Zaid Shaikh was chosen for the Mackensen Award in Philosophy for the spring 2023 semester. Established in 1970 by part-time philosophy instructor, William Mackensen, the award is given to an outstanding senior student, based on academic excellence, outstanding service, and quality of philosophical writing.

Zaid recently took the time to answer some questions regarding his journey in studying philosophy thus far. The interview below was edited for continuity and clarity:

  • What drew you to study philosophy?

While I’d always been interested in studying Philosophy, I think what really cemented my pursuit of a philosophy degree is the AP Literature class I took in my senior year of high school. This was during a period of time when the transition to college was actively happening, with an imminent graduation and college applications in the works. Thus, choosing a major was a decision that was very much heavy on my mind, and I must say that, when the time came to apply to USM, I did not hesitate whatsoever. I knew my strengths and weaknesses—my likes and my dislikes. My SAT scores and high school grades were a clear indicator to me that while I struggled with mathematics, I was skilled in critical thinking, complex problem-solving, and reading comprehension.
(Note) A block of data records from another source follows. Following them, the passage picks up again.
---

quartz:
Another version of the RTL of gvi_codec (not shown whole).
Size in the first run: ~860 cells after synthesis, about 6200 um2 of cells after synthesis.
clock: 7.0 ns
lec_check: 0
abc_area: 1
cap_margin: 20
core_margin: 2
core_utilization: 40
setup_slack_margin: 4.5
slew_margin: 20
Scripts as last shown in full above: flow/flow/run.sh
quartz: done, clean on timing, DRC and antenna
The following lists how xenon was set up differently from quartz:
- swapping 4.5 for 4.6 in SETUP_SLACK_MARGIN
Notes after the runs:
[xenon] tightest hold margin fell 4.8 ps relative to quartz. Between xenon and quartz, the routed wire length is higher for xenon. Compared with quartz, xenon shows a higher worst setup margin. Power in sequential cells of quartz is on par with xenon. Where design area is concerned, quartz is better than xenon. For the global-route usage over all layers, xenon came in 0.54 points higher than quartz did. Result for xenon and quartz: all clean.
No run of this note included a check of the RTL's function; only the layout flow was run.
Background: an optimization exercise with open tools, aiming at small area, a short achievable clock period and few clock cycles per item. Do not read the settings as production practice. RTL that was checked went through simulation tests only; none was proved equivalent to the original. Power is estimated from default activity; no workload was simulated.

Setup of v6:
==> flow/design.v <==
module ssp_xform (
    input  wire        clk,
    input  wire        rst,
    input  wire        cfg_we,
    input  wire [7:0]  cfg_addr,
    input  wire [15:0] cfg_wdata,
    input  wire        cmd_valid,
    output wire        cmd_ready,
    input  wire [63:0] cmd_word,
    output wire        mem_en,
    output wire [14:0] mem_addr,
    input  wire [7:0]  mem_rdata,
    output reg         res_valid,
    input  wire        res_ready,
    output reg  [31:0] res_data,
    output wire [3:0]  res_err
);
    localparam AW = 15;
    reg [AW-1:0]   amask;
    reg [AW:0]     bussize;
    reg [AW:0]     srclen;
    reg            dshare;
    reg [5:0]      gsh;
    reg [4*AW-1:0] aord;     
    reg [3*8-1:0]  dord;     
    reg [3*8-1:0]  eord;
    reg [5*32-1:0] gord;     
    reg        cq_we;
    reg [7:0]  cq_addr;
    reg [15:0] cq_wdata;
    always @(posedge clk) begin
        cq_we    <= cfg_we;
        cq_addr  <= cfg_addr;
        cq_wdata <= cfg_wdata;
    end
    always @(posedge clk) begin
        if (cq_we) begin
            case (cq_addr)
                8'h10: amask   <= cq_wdata[AW-1:0];
                8'h11: bussize <= cq_wdata[AW:0];
                8'h12: srclen  <= cq_wdata[AW:0];
                8'h13: dshare  <= cq_wdata[0];
                8'h16: gsh     <= 6'd32 - cq_wdata[5:0];
                default: ;
            endcase
        end
    end
    genvar k;
    generate
        for (k = 0; k < AW; k = k + 1) begin : g_aord_wr
            always @(posedge clk)
                if (cq_we && cq_addr == 8'h20 + k)
                    aord[4*k +: 4] <= cq_wdata[3:0];
        end
        for (k = 0; k < 8; k = k + 1) begin : g_dord_wr
            always @(posedge clk) begin
                if (cq_we && cq_addr == 8'h40 + k)
                    dord[3*k +: 3] <= cq_wdata[2:0];
                if (cq_we && cq_addr == 8'h48 + k)
                    eord[3*k +: 3] <= cq_wdata[2:0];
            end
        end
        for (k = 0; k < 32; k = k + 1) begin : g_gord_wr
            always @(posedge clk)
                if (cq_we && cq_addr == 8'h60 + k)
                    gord[5*k +: 5] <= cq_wdata[4:0];
        end
    endgenerate
    reg  s_full;
    reg  rdy_q;
    wire go = !s_full;
    assign cmd_ready = rdy_q;
    wire [7:0] w_op  = cmd_word[7:0];
    wire [1:0] w_sel = cmd_word[9:8];
    wire w_rsv8  = |cmd_word[31:10];
    wire w_perm  = (w_op == 8'h10) && !w_rsv8;
    wire w_memop = (w_op[7:1] == 7'h10);
    wire w_mem   = w_memop && !w_rsv8 && (w_sel == 2'd0);
    reg        a_valid;
    reg        a_perm;       
    reg        a_mem;        
    reg [1:0]  a_sel;
    reg        a_isd;        
    reg        a_ise;
    reg        a_op0;
    reg [31:0] a_x;
    always @(posedge clk) begin
        if (rst)
            a_valid <= 1'b0;
        else if (go)
            a_valid <= cmd_valid && rdy_q;
        if (go) begin
            a_perm  <= w_perm;
            a_mem   <= w_mem;
            a_sel   <= w_sel;
            a_isd   <= (w_sel == 2'd1);
            a_ise   <= (w_sel == 2'd2);
            a_op0   <= w_op[0];
            a_x     <= {cmd_word[63:32+AW],
                        cmd_word[32+AW-1:32] ^ (amask & {AW{w_memop}})};
        end
    end
    wire a_isg = !(a_isd || a_ise);
    wire [AW-1:0] pa;
    wire [31:0]   gb;
    generate
        for (k = 0; k < AW; k = k + 1) begin : g_abank
            wire [15:0] xv = {1'b0, a_x[AW-1:0]};
            assign pa[k] = xv[aord[4*(14-k) +: 4]];
        end
        for (k = 0; k < 32; k = k + 1) begin : g_gbank
            wire [4:0] idx;
            if (k < 8) begin : g_de
                assign idx = ({5{a_isg}} & gord[5*(31-k) +: 5]) |
                             ({5{a_isd}} & {2'b0, dord[3*(7-k) +: 3]}) |
                             ({5{a_ise}} & {2'b0, eord[3*(7-k) +: 3]});
            end else begin : g_g
                assign idx = gord[5*(31-k) +: 5];
            end
            assign gb[k] = a_x[idx];
        end
    endgenerate
    wire oor  = (|a_x[31:16]) || ({a_x[15], a_x[AW-1:0] ^ amask} >= bussize);
    wire phys = ({1'b0, pa} >= srclen);
    wire ill  = !(a_mem || a_perm) || (a_perm && a_sel == 2'd2 && dshare);
    reg          b_valid;
    reg          b_fetch;      
    reg [AW-1:0] b_pa;         
    reg [AW-1:0] b_lo;         
    reg [31:AW]  b_hi;         
    reg          b_km;         
    reg          b_ka;         
    reg          b_kd;
    reg          b_kg;
    reg [1:0]    b_err;
    reg          b_use_e;
    always @(posedge clk) begin
        if (rst) begin
            b_valid <= 1'b0;
            b_fetch <= 1'b0;
        end else if (go) begin
            b_valid <= a_valid;
            b_fetch <= a_valid && a_mem && !oor && !phys;
        end
        if (go) begin
            b_pa    <= pa;
            b_lo    <= a_mem ? a_x[AW-1:0] : gb[AW-1:0];
            b_hi    <= a_mem ? a_x[31:AW]  : gb[31:AW];
            b_km    <= a_mem;
            b_ka    <= a_perm && a_sel == 2'd0;
            b_kd    <= a_perm && (a_sel == 2'd1 || (a_sel == 2'd2 && !dshare));
            b_kg    <= a_perm && a_sel == 2'd3;
            b_err   <= ill    ? 2'd3 :
                       !a_mem ? 2'd0 :
                       oor    ? 2'd1 :
                       phys   ? 2'd2 : 2'd0;
            b_use_e <= a_op0 && !dshare;
        end
    end
    assign mem_en   = b_fetch;
    assign mem_addr = b_pa;
    wire [31:0] b_g     = {b_hi, b_lo} >> gsh;
    wire [31:0] b_data  = ({32{b_km}} & {b_hi, b_lo ^ amask}) |
                          ({32{b_ka}} & {17'd0, b_pa}) |
                          ({32{b_kd}} & {24'd0, b_lo[7:0]}) |
                          ({32{b_kg}} & b_g);
    reg        c_valid;
    reg        c_fetch;      
    reg        c_fresh;      
    reg        c_use_e;
    reg [1:0]  c_err;
    reg [31:0] c_data;
    wire [7:0] dx;
    generate
        for (k = 0; k < 8; k = k + 1) begin : g_dperm
            wire [2:0] di = c_use_e ? eord[3*(7-k) +: 3] : dord[3*(7-k) +: 3];
            assign dx[k] = mem_rdata[di];
        end
    endgenerate
    wire c_fix = c_fresh && c_fetch && !go;
    always @(posedge clk) begin
        if (rst) begin
            c_valid <= 1'b0;
            c_fetch <= 1'b0;
            c_fresh <= 1'b0;
        end else if (go) begin
            c_valid <= b_valid;
            c_fetch <= b_fetch;
            c_fresh <= 1'b1;
        end else begin
            c_fresh <= 1'b0;
            if (c_fix) c_fetch <= 1'b0;
        end
        if (go) begin
            c_use_e <= b_use_e;
            c_err   <= b_err;
            c_data  <= b_data;
        end else if (c_fix) begin
            c_data  <= {24'd0, dx};
        end
    end
    wire [31:0] c_res_data = c_fetch ? {24'd0, dx} : c_data;
    wire [2:0]  c_res_err  = {c_err != 2'd0, c_err == 2'd3, c_err == 2'd2};
    reg [2:0]  r_err;
    reg [31:0] s_data;
    reg [2:0]  s_err;
    assign res_err = {1'b0, r_err};
    wire take = res_valid && res_ready;
    always @(posedge clk)
        rdy_q <= !cfg_we && (s_full ? take : (!res_valid || take || !c_valid));
    always @(posedge clk) begin
        if (rst) begin
            res_valid <= 1'b0;
            s_full    <= 1'b0;
        end else if (s_full) begin
            if (take) s_full <= 1'b0;
        end else begin
            if (!res_valid || take)
                res_valid <= c_valid;
            else if (c_valid)
                s_full <= 1'b1;
        end
        if (s_full) begin
            if (take) begin
                res_data <= s_data;
                r_err    <= s_err;
            end
        end else if (!res_valid || take) begin
            res_data <= c_res_data;
            r_err    <= c_res_err;
        end
        if (go) begin
            s_data <= c_res_data;
            s_err  <= c_res_err;
        end
    end
endmodule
“I genuinely believe that the way I think about our world has shifted entirely ever since I pursued philosophy. I’d like to think, at least, that I’ve become far more open-minded and reason-driven.”
— Zaid Shaikh, senior in Philosophy
Photo of Zaid Shaikh standing in a forested area

As I mentioned, my senior year experience was quite revealing, too. While I absolutely detested my time in AP Physics, AP Chemistry, and Honors Pre-Calc, I found respite in the AP LIT course. This was a space where my peers and I were encouraged to be open-minded and think more critically about our culture, about the world around us. We read books like One Flew Over the Cuckoo’s Next, which led to a rich discussion about mental health issues and the morality of psychological institutions. I thoroughly enjoyed the difficult questions we’d approach and dissect together as a class. As with my previous English classes, I realized that I simply did not mind writing essays—they were far easier for me than taking exams. And so, I chose Philosophy as my main course of study to explore more dilemmas and expand my mindset. Also supporting this major decision was my hope to one day become an attorney, so I enrolled in the accelerated law pathway, as well. I am glad to affirm that I’ve gotten just about everything I expected and wanted from the major, especially the tools I need to find success in law school.

  • Has studying philosophy changed your mind-set?

Absolutely, I genuinely believe that the way I think about our world has shifted entirely ever since I pursued philosophy. I’d like to think, at least, that I’ve become far more open-minded and reason-driven. With the number of argumentative papers I’ve written, I’ve truly come to realize that there are a plethora of routes one can take with a dilemma, and what ultimately matters is one’s reasoning. I’ve certainly come to terms with what I’ve found to be at the center of philosophical thinking: not all inquiries have a right or wrong answer. It is often for the philosophical community to conduct discourse over a dilemma to, progressively, come closer to the most reasonable answer—the one that stands to be the most resistant to objection. Over my time in the philosophy program, I strongly believe my argumentative and critical thinking skills have developed considerably. Altogether, the sheer amount of knowledge I’ve acquired being a philosophy student has undoubtedly allowed me to look at things with a wide-ranging, diverse perspective.

  • What advice would you give to students who are interested in philosophy but may feel intimidated to begin?

My advice to prospective philosophy students who feel intimidated would be to simply go into the major with an inquisitive mindset and the semesters will fly by. Know ahead of time that your greatest tools to succeed in this major will be strong reading and writing skills, and an ability to think openly and critically about philosophical subjects. You should know that you will have to write countless papers, with substantial expectations and page counts. You should know that this major will, expectedly, take a great deal of your time and that you will be spending many hours reading scores of assigned texts—almost all of which will be incredibly dense and complex. I know all of this sounds intimidating, but that’s part of the philosophy package. Know that if you are genuinely interested in philosophy, in learning about a wide variety of topics ranging from reality, existence, morality, death, knowledge, and so much more, then these intimidating aspects will only be a minor nuisance. If you would like to tap your feet into philosophy before committing to it, I highly recommend you read Plato’s The Republic. It was the first philosophy book I read and, after all of this time, it remains my most beloved. I think it perfectly encapsulates everything one can love about philosophy, in a text that really is entertaining and extremely easy to follow.

A few final words for any potential philosophy student reading: know that you will be in good hands, that you will have plenty of freedom to choose your course of study, and that everything you learn will be fruitful in some way—whether it be for tackling other courses or our world as a whole.